Use the entries below and reproduce exactly the lines from the one containing "pmc_sel_type sel;" down to the one containing "sel = PMC_SEL_LINK_CTL2;", both of them included.

- Opening Delimiter -

### src/design/pmc_pkg.sv
// Constants and types for the power management capability register slice
package pmc_pkg;

  // ==========================================================================
  // Bus geometry
  localparam int unsigned PMC_ADDR_W = 12;
  localparam int unsigned PMC_DATA_W = 32;
  localparam int unsigned PMC_STRB_W = 4;

  // ==========================================================================
  // Register indices; byte address is four times the index
  localparam logic [7:0] PMC_IDX_LINK_CTL2  = 8'h70;
  localparam logic [7:0] PMC_IDX_LINK_STS2  = 8'h72;
  localparam logic [7:0] PMC_IDX_SLOT_CAP2  = 8'h74;
  localparam logic [7:0] PMC_IDX_SLOT_CTL2  = 8'h78;
  localparam logic [7:0] PMC_IDX_SLOT_STS2  = 8'h7a;
  localparam logic [7:0] PMC_IDX_PM_CAP_HDR = 8'hc0;

  // ==========================================================================
  // Capability header field positions
  localparam int unsigned PMC_CAP_IDENT_LSB    = 0;
  localparam int unsigned PMC_NEXT_PTR_LSB     = 8;
  localparam int unsigned PMC_SPEC_VERSION_LSB = 16;
  localparam int unsigned PMC_EVCLK_BIT        = 19;
  localparam int unsigned PMC_RSVD20_BIT       = 20;
  localparam int unsigned PMC_DEV_INIT_BIT     = 21;
  localparam int unsigned PMC_AUX_CURRENT_LSB  = 22;
  localparam int unsigned PMC_D1_BIT      = 25;
  localparam int unsigned PMC_D2_BIT      = 26;
  localparam int unsigned PMC_PME_SUP_LSB = 27;

  // ==========================================================================
  // Field values and reset values
  localparam logic [7:0] PMC_CAP_IDENT_VALUE    = 8'h01;
  localparam logic [7:0] PMC_NEXT_PTR_UPSTREAM  = 8'h00;
  localparam logic [7:0] PMC_NEXT_PTR_DOWNSTRM  = 8'hd0;
  localparam logic [2:0] PMC_SPEC_VERSION_VALUE = 3'h3;
  localparam logic       PMC_EVCLK_VALUE        = 1'h0;
  localparam logic       PMC_DEV_INIT_RESET     = 1'h0;
  localparam logic [2:0] PMC_AUX_CURRENT_VALUE  = 3'h0;
  localparam logic       PMC_D1_VALUE         = 1'h0;
  localparam logic       PMC_D2_VALUE         = 1'h0;
  localparam logic [4:0] PMC_PME_SUP_RESET    = 5'h19;
  localparam logic [31:0] PMC_RESERVED_VALUE  = 32'h0000_0000;

  // ==========================================================================
  // Power states and bus responses
  localparam logic [1:0] PMC_PSTATE_D0    = 2'h0;
  localparam logic [1:0] PMC_PSTATE_D3HOT = 2'h3;
  localparam logic [1:0] PMC_RESP_OKAY    = 2'h0;
  localparam logic [1:0] PMC_RESP_SLVERR  = 2'h2;

  typedef enum logic [2:0] {
    PMC_SEL_LINK_CTL2,
    PMC_SEL_LINK_STS2,
    PMC_SEL_SLOT_CAP2,
    PMC_SEL_SLOT_CTL2,
    PMC_SEL_SLOT_STS2,
    PMC_SEL_PM_CAP_HDR,
    PMC_SEL_NONE
  } pmc_sel_type;

endpackage : pmc_pkg

### src/design/pmc_cfg_regs.sv
// Power management capability register slice behind an AXI4-Lite slave
//
// Our own choice: register access over AXI4-Lite.
`timescale 1ns/1ns
module pmc_cfg_regs (
  input  wire logic                           CLK,
  input  wire logic                           RST_N,
  // Port strap and locked-write path
  input  wire logic                           IS_UPSTREAM,
  input  wire logic                           LOCKED_WRITE_EN,
  // Event forwarding
  input  wire logic [1:0]                     POWER_STATE,
  input  wire logic                           IN_D3COLD,
  input  wire logic                           PME_EVENT_IN,
  output      logic                           PME_FORWARD,
  // AXI4-Lite slave
  input  wire logic [pmc_pkg::PMC_ADDR_W-1:0] AWADDR,
  input  wire logic                           AWVALID,
  output      logic                           AWREADY,
  input  wire logic [pmc_pkg::PMC_DATA_W-1:0] WDATA,
  input  wire logic [pmc_pkg::PMC_STRB_W-1:0] WSTRB,
  input  wire logic                           WVALID,
  output      logic                           WREADY,
  output      logic [1:0]                     BRESP,
  output      logic                           BVALID,
  input  wire logic                           BREADY,
  input  wire logic [pmc_pkg::PMC_ADDR_W-1:0] ARADDR,
  input  wire logic                           ARVALID,
  output      logic                           ARREADY,
  output      logic [pmc_pkg::PMC_DATA_W-1:0] RDATA,
  output      logic [1:0]                     RRESP,
  output      logic                           RVALID,
  input  wire logic                           RREADY
);
  import pmc_pkg::*;

  typedef enum logic {
    WR_COLLECT,
    WR_RESP
  } pmc_wr_state_type;

  typedef enum logic {
    RD_IDLE,
    RD_RESP
  } pmc_rd_state_type;

  // ==========================================================================
  // Address decode
  function automatic pmc_sel_type decode_addr(input logic [PMC_ADDR_W-1:0] addr);
    pmc_sel_type sel;
    sel = PMC_SEL_NONE;
    if (addr[PMC_ADDR_W-1:10] != 2'h0 || addr[1:0] != 2'h0) begin
      sel = PMC_SEL_NONE;
    end else if (addr[9:2] == PMC_IDX_LINK_CTL2) begin
      sel = PMC_SEL_LINK_CTL2;
    end else if (addr[9:2] == PMC_IDX_LINK_STS2) begin
      sel = PMC_SEL_LINK_STS2;
    end else if (addr[9:2] == PMC_IDX_SLOT_CAP2) begin
      sel = PMC_SEL_SLOT_CAP2;
    end else if (addr[9:2] == PMC_IDX_SLOT_CTL2) begin
      sel = PMC_SEL_SLOT_CTL2;
    end else if (addr[9:2] == PMC_IDX_SLOT_STS2) begin
      sel = PMC_SEL_SLOT_STS2;
    end else if (addr[9:2] == PMC_IDX_PM_CAP_HDR) begin
      sel = PMC_SEL_PM_CAP_HDR;
    end
    return sel;
  endfunction : decode_addr

  // ==========================================================================
  // Storage for the locked-writable fields
  logic [7:0]       next_capability_pointer;
  logic             device_specific_init_flag;
  logic [4:0]       pme_support_advertised;

  // Write channel holding registers
  pmc_wr_state_type wr_state;
  logic             aw_held;
  logic             w_held;
  logic [PMC_ADDR_W-1:0] aw_addr;
  logic [PMC_DATA_W-1:0] w_data;
  logic [PMC_STRB_W-1:0] w_strb;
  pmc_sel_type      wr_sel;
  logic             wr_fire;
  logic             locked_write_access;

  pmc_rd_state_type rd_state;
  pmc_sel_type      rd_sel;
  logic [31:0]      cap_hdr_word;
  logic [31:0]      next_rdata;

  // ==========================================================================
  // Capability header image
  always_comb begin
    cap_hdr_word = PMC_RESERVED_VALUE;
    cap_hdr_word[PMC_CAP_IDENT_LSB +: 8] = PMC_CAP_IDENT_VALUE;
    cap_hdr_word[PMC_NEXT_PTR_LSB +: 8] = next_capability_pointer;
    cap_hdr_word[PMC_SPEC_VERSION_LSB +: 3] = PMC_SPEC_VERSION_VALUE;
    cap_hdr_word[PMC_EVCLK_BIT] = PMC_EVCLK_VALUE;
    cap_hdr_word[PMC_RSVD20_BIT] = 1'h0;
    cap_hdr_word[PMC_DEV_INIT_BIT] = device_specific_init_flag;
    cap_hdr_word[PMC_AUX_CURRENT_LSB +: 3] = PMC_AUX_CURRENT_VALUE;
    cap_hdr_word[PMC_D1_BIT] = PMC_D1_VALUE;
    cap_hdr_word[PMC_D2_BIT] = PMC_D2_VALUE;
    cap_hdr_word[PMC_PME_SUP_LSB +: 5] = pme_support_advertised;
  end

  // ==========================================================================
  // Write channel
  assign wr_sel              = decode_addr(aw_addr);
  assign wr_fire             = (wr_state == WR_COLLECT) && aw_held && w_held;
  // locked fields only move with the locked path open
  assign locked_write_access = wr_fire && LOCKED_WRITE_EN && (wr_sel == PMC_SEL_PM_CAP_HDR);

  always_ff @(posedge CLK) begin
    if (!RST_N) begin
      aw_held <= 1'b0;
      aw_addr <= '0;
      AWREADY <= 1'b1;
    end else if (AWVALID && AWREADY) begin
      aw_held <= 1'b1;
      aw_addr <= AWADDR;
      AWREADY <= 1'b0;
    end else if (BVALID && BREADY) begin
      AWREADY <= 1'b1;
    end else if (wr_fire) begin
      aw_held <= 1'b0;
    end
  end

  always_ff @(posedge CLK) begin
    if (!RST_N) begin
      w_held <= 1'b0;
      w_data <= '0;
      w_strb <= '0;
      WREADY <= 1'b1;
    end else if (WVALID && WREADY) begin
      w_held <= 1'b1;
      w_data <= WDATA;
      w_strb <= WSTRB;
      WREADY <= 1'b0;
    end else if (BVALID && BREADY) begin
      WREADY <= 1'b1;
    end else if (wr_fire) begin
      w_held <= 1'b0;
    end
  end

  always_ff @(posedge CLK) begin
    if (!RST_N) begin
      wr_state <= WR_COLLECT;
      BVALID   <= 1'b0;
      BRESP    <= PMC_RESP_OKAY;
    end else begin
      case (wr_state)
        WR_COLLECT: begin
          if (wr_fire) begin
            wr_state <= WR_RESP;
            BVALID   <= 1'b1;
            // Read-only targets answer OKAY; only holes get an error
            BRESP    <= (wr_sel == PMC_SEL_NONE) ? PMC_RESP_SLVERR : PMC_RESP_OKAY;
          end
        end
        WR_RESP: begin
          if (BREADY) begin
            wr_state <= WR_COLLECT;
            BVALID   <= 1'b0;
          end
        end
        default: begin
          wr_state <= WR_COLLECT;
        end
      endcase
    end
  end

  // ==========================================================================
  // Locked-writable fields
  // Strap sampled in the clocked reset branch, never asynchronously
  always_ff @(posedge CLK) begin
    if (!RST_N) begin
      // downstream points at the next structure
      next_capability_pointer <= IS_UPSTREAM ? PMC_NEXT_PTR_UPSTREAM : PMC_NEXT_PTR_DOWNSTRM;
    end else if (locked_write_access && w_strb[1]) begin
      next_capability_pointer <= w_data[PMC_NEXT_PTR_LSB +: 8];
    end
  end

  always_ff @(posedge CLK) begin
    if (!RST_N) begin
      device_specific_init_flag <= PMC_DEV_INIT_RESET;
    end else if (locked_write_access && w_strb[2]) begin
      // only the locked path changes it
      device_specific_init_flag <= w_data[PMC_DEV_INIT_BIT];
    end
  end

  always_ff @(posedge CLK) begin
    if (!RST_N) begin
      pme_support_advertised <= PMC_PME_SUP_RESET;
    end else if (locked_write_access && w_strb[3]) begin
      pme_support_advertised <= w_data[PMC_PME_SUP_LSB +: 5];
    end
  end

  // ==========================================================================
  // Read channel
  assign rd_sel = decode_addr(ARADDR);

  always_comb begin
    next_rdata = PMC_RESERVED_VALUE;
    if (rd_sel == PMC_SEL_PM_CAP_HDR) begin
      next_rdata = cap_hdr_word;
    end else begin
      // second-generation link and slot registers read zero
      next_rdata = PMC_RESERVED_VALUE;
    end
  end

  always_ff @(posedge CLK) begin
    if (!RST_N) begin
      rd_state <= RD_IDLE;
      ARREADY  <= 1'b1;
      RVALID   <= 1'b0;
      RDATA    <= '0;
      RRESP    <= PMC_RESP_OKAY;
    end else begin
      case (rd_state)
        RD_IDLE: begin
          if (ARVALID) begin
            rd_state <= RD_RESP;
            ARREADY  <= 1'b0;
            RVALID   <= 1'b1;
            RDATA    <= next_rdata;
            RRESP    <= (rd_sel == PMC_SEL_NONE) ? PMC_RESP_SLVERR : PMC_RESP_OKAY;
          end
        end
        RD_RESP: begin
          if (RREADY) begin
            rd_state <= RD_IDLE;
            ARREADY  <= 1'b1;
            RVALID   <= 1'b0;
          end
        end
        default: begin
          rd_state <= RD_IDLE;
        end
      endcase
    end
  end

  // ==========================================================================
  // Event forwarding
  // Follows the reset mask, not the advertised copy, so software cannot
  // widen or narrow real behaviour by rewriting the field
  always_ff @(posedge CLK) begin
    if (!RST_N) begin
      PME_FORWARD <= 1'b0;
    end else begin
      // gated by the default state set
      PME_FORWARD <= PME_EVENT_IN && !IN_D3COLD &&
                     ((POWER_STATE == PMC_PSTATE_D0 && PMC_PME_SUP_RESET[0]) ||
                      (POWER_STATE == PMC_PSTATE_D3HOT && PMC_PME_SUP_RESET[3]));
    end
  end

endmodule : pmc_cfg_regs
$ cat config.mk
export PLATFORM = sky130hd
export DESIGN_NAME = gsrp_poll
export DESIGN_NICKNAME = d
export VERILOG_FILES = /design/src/logic/gsrp_pkg.sv /design/src/logic/gsrp_msg_len.sv /design/src/logic/gsrp_poll.sv
export SDC_FILE = /design/constraint.sdc
export NUM_CORES = 1
export LEC_CHECK = 0
export BUFFER_PORTS_ARGS = -buffer_cell sky130_fd_sc_hd__buf_4
export CORE_MARGIN = 2
export CORE_UTILIZATION = 50
export CTS_BUF_LIST = sky130_fd_sc_hd__clkbuf_8
export DETAILED_ROUTE_END_ITERATION = 10
export PLACE_DENSITY_LB_ADDON = 0.3
export REMOVE_ABC_BUFFERS = 1
export SLEW_MARGIN = 25
export SYNTH_ARGS = -nofsm -noshare
export SYNTH_HDL_FRONTEND = slang
export SYNTH_SLANG_ARGS = --single-unit
$ cat constraint.sdc
create_clock -name ref_clk -period 2.5 [get_ports ref_clk]
set_clock_uncertainty 0.2 [all_clocks]
set_input_delay 0.125 -clock ref_clk [delete_from_list [all_inputs] [get_ports ref_clk]]
set_output_delay 0.125 -clock ref_clk [all_outputs]
set_load 0.02 [all_outputs]
===== config.mk =====
export PLATFORM = sky130hd
export DESIGN_NAME = sdc_mode_refresh
export DESIGN_NICKNAME = d
export VERILOG_FILES = /design/src/pkg/sdc_pkg.sv /design/src/logic/sdc_mode_refresh.sv
export SDC_FILE = /design/constraint.sdc
export NUM_CORES = 1
export LEC_CHECK = 0
export BUFFER_PORTS_ARGS = -buffer_cell sky130_fd_sc_hd__buf_2
export CORE_MARGIN = 3
export CORE_UTILIZATION = 30
export CTS_BUF_LIST = sky130_fd_sc_hd__clkbuf_16
export CTS_CLUSTER_SIZE = 14
export DETAILED_ROUTE_END_ITERATION = 10
export PLACE_DENSITY = 0.62
export SLEW_MARGIN = 10
export SYNTH_ARGS = -nofsm -noshare
export SYNTH_HDL_FRONTEND = slang
export SYNTH_SLANG_ARGS = --single-unit

===== constraint.sdc =====
create_clock -name clock -period 9.5 [get_ports clock]
set_clock_uncertainty 0.05 [all_clocks]
set_input_delay 1.9 -clock clock [delete_from_list [all_inputs] [get_ports clock]]
set_output_delay 1.9 -clock clock [all_outputs]
set_load 0.01 [all_outputs]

- Closing Delimiter -

**RESPONSE BELOW**
    pmc_sel_type sel;
    sel = PMC_SEL_NONE;
    if (addr[PMC_ADDR_W-1:10] != 2'h0 || addr[1:0] != 2'h0) begin
      sel = PMC_SEL_NONE;
    end else if (addr[9:2] == PMC_IDX_LINK_CTL2) begin
      sel = PMC_SEL_LINK_CTL2;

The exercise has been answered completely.